According to GlobalEnvision.com and the UNAIDS, Zimbabwe has used ABC ("Abstinence, Be Faithful, and Condoms") as well as "W" for "empowering women" (to demand ABC?) to lower their national HIV/AIDS rates from 25% to 20%. 1 in 5 is still a devastating number, but it's not 1 in 4.
Early analysis suggests that behavioral changes, including young people waiting longer before becoming sexually active, fewer casual sex partners and increased use of condoms, are parts of the explanation. But Mr. Dangor also pointed out that Zimbabwe's strong education system, its emphasis on district and community management of AIDS programmes and improvements in the status of women since independence in 1980 could also be factors.
The nation of Zimbabwe has had one of the highest rates of HIV/AIDs in the world, with as many as one in 4 pregnant women and young people diagnosed with the virus. The country also receives less international AIDS aide, $4 per year per infected person, compared to neighboring Zambia, where the aide is $184 per year per infected person.
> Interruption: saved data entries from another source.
File: src/fpau_top.sv
// Fixed-point arithmetic unit with APB register access
`timescale 1ns/1ps
`include "fpau_cfg.svh"
module fpau_top (
    input wire logic clk_sys,
    input wire logic resetn,
    input wire logic psel,
    input wire logic penable,
    input wire logic pwrite,
    input wire logic [`FPAU_AW-1:0] paddr,
    input wire logic [`FPAU_DATA_W-1:0] pwdata,
    output logic [`FPAU_DATA_W-1:0] prdata,
    output logic pready,
    output logic pslverr,
    output logic cond_nonzero,
    output logic cond_overflow,
    output logic cond_carry,
    output logic cond_sign,
    output logic unit_busy
);
    import fpau_pkg::*;

    // ****************************************
    // Registers
    // ****************************************
    fpau_state_t state_reg;
    logic [`FPAU_W-1:0] dst_hi_reg;
    logic [`FPAU_W-1:0] dst_lo_reg;
    logic [`FPAU_W-1:0] src_hi_reg;
    logic [`FPAU_W-1:0] src_lo_reg;
    logic [`FPAU_W-1:0] mem_reg;
    logic [`FPAU_BW-1:0] imm_reg;
    logic [`FPAU_FLAGS_W-1:0] flag_reg;
    logic q_neg_reg;
    logic [`FPAU_DATA_W-1:0] prdata_reg;
    logic pready_reg;
    logic pslverr_reg;

    // ****************************************
    // APB decode
    // ****************************************
    logic busy_w;
    logic pend_w;
    logic acc_w;
    logic wr_w;
    logic sel_cmd, sel_dst_hi, sel_dst_lo, sel_src_hi, sel_src_lo;
    logic sel_mem, sel_imm, sel_flags;
    logic addr_ok;
    logic op_ok;
    logic err_w;
    logic fire_w;
    fpau_op_t op_w;
    logic [`FPAU_DATA_W-1:0] rdata_w;

    assign busy_w = state_reg != ST_IDLE;
    assign pend_w = psel & penable & !pready_reg & !busy_w;
    assign acc_w = psel & penable & pready_reg;
    assign sel_cmd = paddr == `FPAU_OFS_CMD;
    assign sel_dst_hi = paddr == `FPAU_OFS_DST_HI;
    assign sel_dst_lo = paddr == `FPAU_OFS_DST_LO;
    assign sel_src_hi = paddr == `FPAU_OFS_SRC_HI;
    assign sel_src_lo = paddr == `FPAU_OFS_SRC_LO;
    assign sel_mem = paddr == `FPAU_OFS_MEM;
    assign sel_imm = paddr == `FPAU_OFS_IMM;
    assign sel_flags = paddr == `FPAU_OFS_FLAGS;
    assign addr_ok = sel_cmd | sel_dst_hi | sel_dst_lo | sel_src_hi |
                     sel_src_lo | sel_mem | sel_imm | sel_flags;
    assign op_w = fpau_op_t'(pwdata[`FPAU_OP_W-1:0]);
    assign op_ok = pwdata[`FPAU_OP_W-1:0] <= OP_NEGATIVE_COPY;
    assign err_w = !addr_ok | (sel_cmd & pwrite & !op_ok);
    assign wr_w = acc_w & pwrite & !pslverr_reg;
    assign fire_w = wr_w & sel_cmd;

    assign rdata_w =
        sel_cmd ? {{(`FPAU_DATA_W-1){1'b0}}, busy_w} :
        sel_dst_hi ? {{(`FPAU_DATA_W-`FPAU_W){1'b0}}, dst_hi_reg} :
        sel_dst_lo ? {{(`FPAU_DATA_W-`FPAU_W){1'b0}}, dst_lo_reg} :
        sel_src_hi ? {{(`FPAU_DATA_W-`FPAU_W){1'b0}}, src_hi_reg} :
        sel_src_lo ? {{(`FPAU_DATA_W-`FPAU_W){1'b0}}, src_lo_reg} :
        sel_mem ? {{(`FPAU_DATA_W-`FPAU_W){1'b0}}, mem_reg} :
        sel_imm ? {{(`FPAU_DATA_W-`FPAU_BW){1'b0}}, imm_reg} :
        sel_flags ? {{(`FPAU_DATA_W-`FPAU_FLAGS_W){1'b0}}, flag_reg} :
        '0;

    // ****************************************
    // Arithmetic
    // ****************************************
    logic [`FPAU_W-1:0] a16, s16;
    logic c16, o16, sub16;
    logic [`FPAU_DW-1:0] a32, src_pair, dst_pair, s32;
    logic c32, o32;
    logic [`FPAU_BW-1:0] s8;
    logic c8;
    logic signed [`FPAU_DW-1:0] prod;
    logic prod_ovf;

    assign src_pair = {src_hi_reg, src_lo_reg};
    assign dst_pair = {dst_hi_reg, dst_lo_reg};
    assign a16 = (op_w == OP_NEGATE || op_w == OP_ABSOLUTE_COPY ||
                  op_w == OP_NEGATIVE_COPY) ? '0 : dst_hi_reg;
    assign sub16 = op_w != OP_CLAMPED_SUM;
    assign a32 = (op_w == OP_WIDE_NEGATE) ? '0 : dst_pair;
    assign prod = $signed(dst_hi_reg) * $signed(src_hi_reg);
    assign prod_ovf = (prod > `FPAU_PROD_MAX) | (prod < `FPAU_PROD_MIN);

    fpau_addsub #(.W(`FPAU_W)) u_add16 (
        .a(a16),
        .b(op_w == OP_MEM_COMPARE ? mem_reg : src_hi_reg),
        .sub(sub16),
        .sum(s16),
        .carry(c16),
        .ovf(o16)
    );

    fpau_addsub #(.W(`FPAU_DW)) u_add32 (
        .a(a32),
        .b(src_pair),
        .sub(1'b1),
        .sum(s32),
        .carry(c32),
        .ovf(o32)
    );

    fpau_addsub #(.W(`FPAU_BW)) u_add8 (
        .a(dst_hi_reg[`FPAU_BW-1:0]),
        .b(imm_reg),
        .sub(1'b1),
        .sum(s8),
        .carry(c8),
        .ovf()
    );

    // ****************************************
    // Divide
    // ****************************************
    logic [`FPAU_DW-1:0] dmag;
    logic [`FPAU_W-1:0] smag;
    logic div_ovf;
    logic div_start;
    logic div_done;
    logic [`FPAU_W-1:0] div_quo, div_rem, quo_signed;

    assign dmag = dst_hi_reg[`FPAU_W-1] ? -dst_pair : dst_pair;
    assign smag = src_hi_reg[`FPAU_W-1] ? -src_hi_reg : src_hi_reg;
    // Quotient must fit a signed word, else it is an overflow
    assign div_ovf = (smag == '0) |
                     (dmag[`FPAU_DW-1:`FPAU_W-1] >= {1'b0, smag});
    assign div_start = fire_w & (op_w == OP_DIVIDE) & !div_ovf;
    assign quo_signed = q_neg_reg ? -div_quo : div_quo;

    fpau_divu #(.W(`FPAU_W)) u_div (
        .clk_sys(clk_sys),
        .resetn(resetn),
        .start(div_start),
        .dividend(dmag),
        .divisor(smag),
        .done(div_done),
        .quotient(div_quo),
        .remainder(div_rem)
    );

    // ****************************************
    // Result and flag selection
    // ****************************************
    logic [`FPAU_W-1:0] res_hi, res_lo, clamp;
    logic wr_hi, wr_lo;
    logic [`FPAU_FLAGS_W-1:0] fl;

    assign clamp = dst_hi_reg[`FPAU_W-1] ? `FPAU_NEG_MIN : `FPAU_POS_MAX;

    always_comb begin
        res_hi = s16;
        res_lo = s32[`FPAU_W-1:0];
        wr_hi = 1'b0;
        wr_lo = 1'b0;
        fl = flag_reg;
        unique case (op_w)
            OP_INT_PRODUCT_LOW: begin
                res_hi = prod[`FPAU_W-1:0];
                wr_hi = 1'b1;
                fl[`FPAU_FLAG_N] = prod != '0;
                fl[`FPAU_FLAG_V] = prod_ovf;
                fl[`FPAU_FLAG_L] = 1'b0;
                fl[`FPAU_FLAG_M] = prod[`FPAU_W-1];
            end
            OP_DIVIDE: begin
                fl[`FPAU_FLAG_V] = div_ovf ? 1'b1 : flag_reg[`FPAU_FLAG_V];
                fl[`FPAU_FLAG_L] = div_ovf ? 1'b0 : flag_reg[`FPAU_FLAG_L];
            end
            OP_REG_COPY: begin
                res_hi = src_hi_reg;
                wr_hi = 1'b1;
                fl[`FPAU_FLAG_N] = src_hi_reg != '0;
                fl[`FPAU_FLAG_M] = src_hi_reg[`FPAU_W-1];
            end
            OP_BYTE_COPY_SEXT: begin
                res_hi = {{(`FPAU_W-`FPAU_BW){src_hi_reg[`FPAU_BW-1]}},
                          src_hi_reg[`FPAU_BW-1:0]};
                wr_hi = 1'b1;
                fl[`FPAU_FLAG_N] = src_hi_reg[`FPAU_BW-1:0] != '0;
                fl[`FPAU_FLAG_M] = src_hi_reg[`FPAU_BW-1];
            end
            OP_LITERAL_LOAD_SEXT: begin
                res_hi = {{(`FPAU_W-`FPAU_BW){imm_reg[`FPAU_BW-1]}},
                          imm_reg};
                wr_hi = 1'b1;
                fl[`FPAU_FLAG_N] = imm_reg != '0;
                fl[`FPAU_FLAG_M] = imm_reg[`FPAU_BW-1];
            end
            OP_NEGATE: begin
                wr_hi = 1'b1;
                fl = {s16 != '0, o16, c16, s16[`FPAU_W-1]};
            end
            OP_WIDE_NEGATE: begin
                res_hi = s32[`FPAU_DW-1:`FPAU_W];
                wr_hi = 1'b1;
                wr_lo = 1'b1;
                fl = {s32 != '0, o32, c32, s32[`FPAU_DW-1]};
            end
            OP_ARITH_COMPARE, OP_MEM_COMPARE: begin
                fl = {s16 != '0, o16, c16, s16[`FPAU_W-1]};
            end
            OP_WIDE_COMPARE: begin
                fl = {s32 != '0, o32, c32, s32[`FPAU_DW-1]};
            end
            OP_BYTE_LITERAL_COMPARE: begin
                fl[`FPAU_FLAG_N] = s8 != '0;
                fl[`FPAU_FLAG_L] = c8;
                fl[`FPAU_FLAG_M] = s8[`FPAU_BW-1];
            end
            OP_CLAMPED_SUM, OP_CLAMPED_DIFFERENCE: begin
                res_hi = o16 ? clamp : s16;
                wr_hi = 1'b1;
                fl = {res_hi != '0, 1'b0, 1'b0, res_hi[`FPAU_W-1]};
            end
            OP_ABSOLUTE_COPY: begin
                res_hi = src_hi_reg[`FPAU_W-1] ? s16 : src_hi_reg;
                wr_hi = 1'b1;
                fl = {res_hi != '0, src_hi_reg[`FPAU_W-1] & o16,
                      src_hi_reg[`FPAU_W-1] & c16, res_hi[`FPAU_W-1]};
            end
            OP_NEGATIVE_COPY: begin
                res_hi = src_hi_reg[`FPAU_W-1] ? src_hi_reg : s16;
                wr_hi = 1'b1;
                fl[`FPAU_FLAG_N] = res_hi != '0;
                fl[`FPAU_FLAG_L] = !src_hi_reg[`FPAU_W-1] & c16;
                fl[`FPAU_FLAG_M] = res_hi[`FPAU_W-1];
            end
            default: begin
                fl = flag_reg;
            end
        endcase
    end

    // ****************************************
    // Sequential state
    // ****************************************
    always_ff @(posedge clk_sys or negedge resetn) begin
        if (!resetn) begin
            pready_reg <= 1'b0;
            pslverr_reg <= 1'b0;
            prdata_reg <= '0;
        end else begin
            pready_reg <= pend_w;
            pslverr_reg <= pend_w & err_w;
            prdata_reg <= (pend_w & !pwrite & !err_w) ? rdata_w : '0;
        end
    end

    always_ff @(posedge clk_sys or negedge resetn) begin
        if (!resetn) begin
            state_reg <= ST_IDLE;
            q_neg_reg <= 1'b0;
        end else if (div_start) begin
            state_reg <= ST_DIVIDE;
            q_neg_reg <= dst_hi_reg[`FPAU_W-1] ^ src_hi_reg[`FPAU_W-1];
        end else if (div_done) begin
            state_reg <= ST_IDLE;
        end
    end

    // Quotient, remainder and flags land on the same edge
    always_ff @(posedge clk_sys or negedge resetn) begin
        if (!resetn) begin
            dst_hi_reg <= `FPAU_RST_WORD;
            dst_lo_reg <= `FPAU_RST_WORD;
            flag_reg <= `FPAU_RST_FLAGS;
        end else if (div_done) begin
            dst_hi_reg <= div_rem;
            dst_lo_reg <= quo_signed;
            flag_reg <= {quo_signed != '0, 1'b0, 1'b0,
                         quo_signed[`FPAU_W-1]};
        end else if (fire_w) begin
            dst_hi_reg <= wr_hi ? res_hi : dst_hi_reg;
            dst_lo_reg <= wr_lo ? res_lo : dst_lo_reg;
            flag_reg <= fl;
        end else if (wr_w) begin
            dst_hi_reg <= sel_dst_hi ? pwdata[`FPAU_W-1:0] : dst_hi_reg;
            dst_lo_reg <= sel_dst_lo ? pwdata[`FPAU_W-1:0] : dst_lo_reg;
            flag_reg <= sel_flags ? pwdata[`FPAU_FLAGS_W-1:0] : flag_reg;
        end
    end

    always_ff @(posedge clk_sys or negedge resetn) begin
        if (!resetn) begin
            src_hi_reg <= `FPAU_RST_WORD;
            src_lo_reg <= `FPAU_RST_WORD;
            mem_reg <= `FPAU_RST_WORD;
            imm_reg <= `FPAU_RST_BYTE;
        end else if (wr_w) begin
            src_hi_reg <= sel_src_hi ? pwdata[`FPAU_W-1:0] : src_hi_reg;
            src_lo_reg <= sel_src_lo ? pwdata[`FPAU_W-1:0] : src_lo_reg;
            mem_reg <= sel_mem ? pwdata[`FPAU_W-1:0] : mem_reg;
            imm_reg <= sel_imm ? pwdata[`FPAU_BW-1:0] : imm_reg;
        end
    end

    assign prdata = prdata_reg;
    assign pready = pready_reg;
    assign pslverr = pslverr_reg;
    assign cond_nonzero = flag_reg[`FPAU_FLAG_N];
    assign cond_overflow = flag_reg[`FPAU_FLAG_V];
    assign cond_carry = flag_reg[`FPAU_FLAG_L];
    assign cond_sign = flag_reg[`FPAU_FLAG_M];
    assign unit_busy = state_reg == ST_DIVIDE;
endmodule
As in Uganda, the tools that have made the difference are low cost and available with in each person. Education about the way that HIV is spread is essential, with behavioral changes encouraged in light of that knowledge. Men and women are taught to be abstinent outside of a monogamous relationship, to delay age of first sexual initiation, to limit the number of their partners to one and to be faithful to that one partner. For those who can't manage A or B, condom use is encouraged. And women are empowered to expect ABC.
There are scoffers who assert that the decrease in these high incidence nations is due more to the death rate of AIDS patients, but that skeptism is answered by the death rate of Zimbabwe. According to the article, the death rate would have had to be 4 times as high as it was in order to explain the new, lower rate of diagnosis of HIV.